Stored data entries:

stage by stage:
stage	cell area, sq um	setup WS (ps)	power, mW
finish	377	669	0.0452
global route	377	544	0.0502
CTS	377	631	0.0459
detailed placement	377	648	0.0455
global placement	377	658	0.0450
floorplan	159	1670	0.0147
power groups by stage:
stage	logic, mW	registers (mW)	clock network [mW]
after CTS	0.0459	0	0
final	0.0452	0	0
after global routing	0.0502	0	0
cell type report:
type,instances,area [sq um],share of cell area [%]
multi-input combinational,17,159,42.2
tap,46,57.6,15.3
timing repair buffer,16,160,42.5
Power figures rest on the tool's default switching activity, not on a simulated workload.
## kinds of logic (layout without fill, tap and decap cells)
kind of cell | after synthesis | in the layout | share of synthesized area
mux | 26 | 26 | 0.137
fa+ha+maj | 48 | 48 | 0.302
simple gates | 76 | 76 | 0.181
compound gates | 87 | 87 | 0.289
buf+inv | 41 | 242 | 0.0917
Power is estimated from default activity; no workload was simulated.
$ cat flow/run.sh
#!/bin/bash
# OpenROAD 26Q1-2900-gdf79404cd8, Yosys 0.63+post, stock flow scripts
make -C /OpenROAD-flow-scripts/flow DESIGN_CONFIG=/design/flow/config.mk WORK_HOME=/design/flow/orfs finish
$ cat flow/config.mk
export PLATFORM = sky130hd
export DESIGN_NAME = uart_ip_memory_mapped_ctrl_fsm
export DESIGN_NICKNAME = uart_ip_memory_mapped_ctrl_fsm
export VERILOG_FILES = /design/flow/design.v
export SDC_FILE = /design/flow/constraint.sdc
export NUM_CORES = 4
export LEC_CHECK = 1
export CORE_UTILIZATION = 30
$ cat flow/constraint.sdc
current_design uart_ip_memory_mapped_ctrl_fsm

set clk_period 8.9
set clk_io_pct 0.2

create_clock -name clk0 -period $clk_period [get_ports {clk}]

set non_clock_inputs [all_inputs -no_clocks]
set_input_delay [expr $clk_period * $clk_io_pct] -clock clk0 $non_clock_inputs
set_output_delay [expr $clk_period * $clk_io_pct] -clock clk0 [all_outputs]
`flow/config.mk`:
```
export PLATFORM = sky130hd
export DESIGN_NAME = uart_status_reg
export DESIGN_NICKNAME = uart_status_reg
export VERILOG_FILES = /design/flow/design.v
export SDC_FILE = /design/flow/constraint.sdc
export NUM_CORES = 4
export LEC_CHECK = 1
export CORE_AREA = 10 10 71 71
export DIE_AREA = 0 0 81 81
```
`flow/constraint.sdc`:
```
current_design uart_status_reg

set clk_period 1.0
set clk_io_pct 0.2

create_clock -name clk0 -period $clk_period [get_ports {clk}]

set non_clock_inputs [all_inputs -no_clocks]
set_input_delay [expr $clk_period * $clk_io_pct] -clock clk0 $non_clock_inputs
set_output_delay [expr $clk_period * $clk_io_pct] -clock clk0 [all_outputs]
```
`flow/design.v`:
```
`timescale 1ns / 1ps
module uart_status_reg(
    input clk,
    input arst_n,
    input recv_error,                
    input recv_busy,                 
    input tnsm_busy,                 
    input recv_int,                  
    input [7:0] recv_data,           
    input re,                        
    input [11:0] rmask,              
    output logic [11:0] status_data  
);
    logic [11:0] reg_;
    always_ff@(posedge clk, negedge arst_n) begin
        if(!arst_n) begin
            reg_ <= '0;
        end else begin
            if(re) begin
                for(int idx = 0; idx < 12; idx = idx + 1)
                    reg_[idx] <= rmask[idx] ? 1'b0 : reg_[idx];
            end
            if(recv_error)
                reg_[11] <= recv_error;
            reg_[10] <= recv_busy;
            reg_[9] <= tnsm_busy;
            if(recv_int) begin
                reg_[8] <= 1'b1;
                reg_[7:0] <= recv_data;
            end
        end
    end
	always_comb begin
		for(int idx = 0; idx < 12; idx = idx + 1)
			status_data[idx] = rmask[idx] && re ? 1'b0 : reg_[idx];
	end
endmodule: uart_status_reg
```
`flow/run.sh`:
```
#!/bin/bash
# OpenROAD 26Q1-2900-gdf79404cd8, Yosys 0.63+post, stock flow scripts
make -C /OpenROAD-flow-scripts/flow DESIGN_CONFIG=/design/flow/config.mk WORK_HOME=/design/flow/orfs finish
```
==> flow_summary.ini <==
; physical design summary
[routing]
viasPerCell = 3.475
postRouteWirelength_um = 1771
first_iter_violations = 8
wire_per_inst_um = 12.74
vias = 483
drc = 0
ant_nets = 0
firstDrtPassIters = 2
diodes = 0

[logic_synthesis]
yosys-stat-area_um2 = 528.0
yosysMostFrequentCell = dfrtp_1
ys_cells = 36
yosysUniqueCellTypes = 8
synthFlopType = dfrtp_1
synth-edff-count = 0
yosysTopAreaCellShare_pct = 56.87
synthArstFlopShare_pct = 100.0
syn-cell-area_um2 = 528.0
syn-instance-count = 36
top_cells_by_count = dfrtp_1, mux2_2, a21boi_2, a21boi_0
ys.warnings.count = 1
ys_seq_elements = 12
top_area_cell = dfrtp_1
syn_avg_cell_area_um2 = 14.67
topCellsByArea = dfrtp_1, mux2_2, a21boi_2
ys_seq_share_pct = 56.87

[place]
post-dp-hpwl_um = 1461
dp.cells = 126
gp_congestion = 0.7809
portBuffers = 38

[finish]
top_register = reg_
syn2layout_area_growth_pct = 109.7
largestRegisters = reg_ x12
mi_logic_area_um2 = 234.0
largest_reg_flops = 12
fill_cells = 378
stdcell_count = 139
seq_area_um2 = 300.3
drive_gt1_share_pct = 54.95

[clocking]
clk_latency_ps = 240
cts_tree = done
hold_buffers = 0
numClockSinks = 12
clockRootBuffer = clkbuf_8
clk_path_buf_depth = 2
path_clk_slew_ps = 50
numCtsBuffers = 3
h-tree-depth = 1

[pwr]
p_int_mw = 1.097
p_total_mw = 1.369
p_sw_share_pct = 19.85
power.density_mw_per_mm2 = 1236
max-vdd-ir-drop_mv = 0.8641
power_leakage_nw = 0.5133
clkPwrFrac_pct = 38.0
p_switching_uw = 271.8
p_comb_share_pct = 23.0
p_seq_share_pct = 38.9

[floorplanning]
floorplan.rows = 22
die_area_mm2 = 0.006561
die_width_um = 81
fp_util_pct = 14.53
dieHeight_um = 81
coreArea_mm2 = 0.003633
pin_count = 39

[final_timing]
fin_worst_skew_ps = 0
finalSetupViolations = 12
worst_pin_slew_ps = 119.0
fin_setup_tns_ps = -512.6
slew_headroom_pct = 92.02
period_minus_slack_ps = 1060
period_used_pct = 106.0
fmax_ghz = 0.9433
grt_setup_unrepaired = true
drv_slew = 0
worst_slack_ps = -60.11
finalHoldViolCount = 0

[grt]
grt_pass1_wl_um = 2794
grt_overflow = 0
groute.usage.overall_pct = 5.472
grt_pass1_vias = 539
antenna_found_initial = 0
grt_max_degree = 13

[setup_path]
cp.required_ps = 800
critPathCaptureType = primary output
start_kind = input port
crit_buf_inv = 5
critPathTopFamily = buffers and inverters
critical_path.cell_chain = buf_6 > buf_6 > buf_12 > buf_6 > a21boi_2 > buf_2
cpMostUsedCell = buf_6
max_stage_delay_ps = 120
slowest_stage = buf_6
worstPathMaxFanout = 4
worstPathArrival_ps = 860
path_class = in2out
rrSetupSlack_ps = 0

[worst_hold_path]
hold_class = in2async

[status]
violations = setup timing
status = finished with violations

[job]
drv_cap = 0
warnings = 27
==> per-layer routing <==
| layer | GRT usage (%) | part of all wire (%) |
|---|---|---|
| met1 | 6.535 | 41 |
| met2 | 8.838 | 47 |
| met3 | 3.118 | 12 |
| met4 | 0.3460 | 0.51 |
| met5 | 0 | 0 |
==> final cells by class <==
type / count / share of cell area, %
multi-input cells: 22 / 21.13
clock buffers: 4 / 4.972
flip-flops and latches: 12 / 27.12
repair buffers: 53 / 41.36
well taps: 48 / 5.424
==> final timing paths <==
kind                           start        endpoint  depth (start not counted)
setup / recovery                  re  status_data[8]                          6
hold / removal                arst_n         reg_[9]                          2
setup reg to reg             reg_[3]         reg_[3]                          3
hold reg to reg              reg_[8]         reg_[8]                          2
max in group asynchronous     arst_n         reg_[6]                          2
min in group clk0          tnsm_busy         reg_[9]                          1
==> layout by cell type (no fill, tap or decap), drive strengths merged <==
cell type and count:
clkdlybuf4s50 12, buf 28, mux2 8, dfrtp 12, or2 2, a21boi 12
dlygate4sd2 13, clkbuf 4
==> power groups by stage <==
stage     registers, mW  clock network [mW]  logic, mW
4_1_cts           0.533               0.549      0.313
5_1_grt           0.538               0.577      0.346
6_report          0.533               0.521      0.315
==> logic make-up (layout without fill, tap and decap cells) <==
kind of cell           Yosys count  after routing  share of synthesized area, %
AND-OR/OR-AND                   12             12                         21.33
buffers and inverters            2             57                         2.369
flip-flops                      12             12                         56.87
multiplexers                     8              8                         17.06
AND/OR/NAND/NOR                  2              2                         2.369
==> timing repair <==
action | 4_1_cts | 5_1_grt
gates cloned | 0 | 0
pin swaps | 12 | 1
buffers inserted | 8 | 2
resized | 67 | 0
setup endpoints to repair | 21 | 14
==> per-stage QoR <==
step,setup WS [ps],cell area (µm²),hold WS [ps],util [%]
3_3_place_gp,-702.2,1013,542.7,27.89
2_1_floorplan,165.8,528.0,-95.59,-
5_1_grt,-107.9,1107,290.0,30.48
3_5_place_dp,-734.4,1013,554.0,27.89
6_report,-60.11,1107,298.5,30.48
4_1_cts,-88.78,1092,294.0,30.06
Power figures rest on the tool's default switching activity, not on a simulated workload.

### [Task details]
Out of the data above, set down the lines from the one with "p_comb_share_pct = 23.0" to the one with "worst_slack_ps = -60.11", both included, exactly as written and with no additions.

### [Result]
p_comb_share_pct = 23.0
p_seq_share_pct = 38.9

[floorplanning]
floorplan.rows = 22
die_area_mm2 = 0.006561
die_width_um = 81
fp_util_pct = 14.53
dieHeight_um = 81
coreArea_mm2 = 0.003633
pin_count = 39

[final_timing]
fin_worst_skew_ps = 0
finalSetupViolations = 12
worst_pin_slew_ps = 119.0
fin_setup_tns_ps = -512.6
slew_headroom_pct = 92.02
period_minus_slack_ps = 1060
period_used_pct = 106.0
fmax_ghz = 0.9433
grt_setup_unrepaired = true
drv_slew = 0
worst_slack_ps = -60.11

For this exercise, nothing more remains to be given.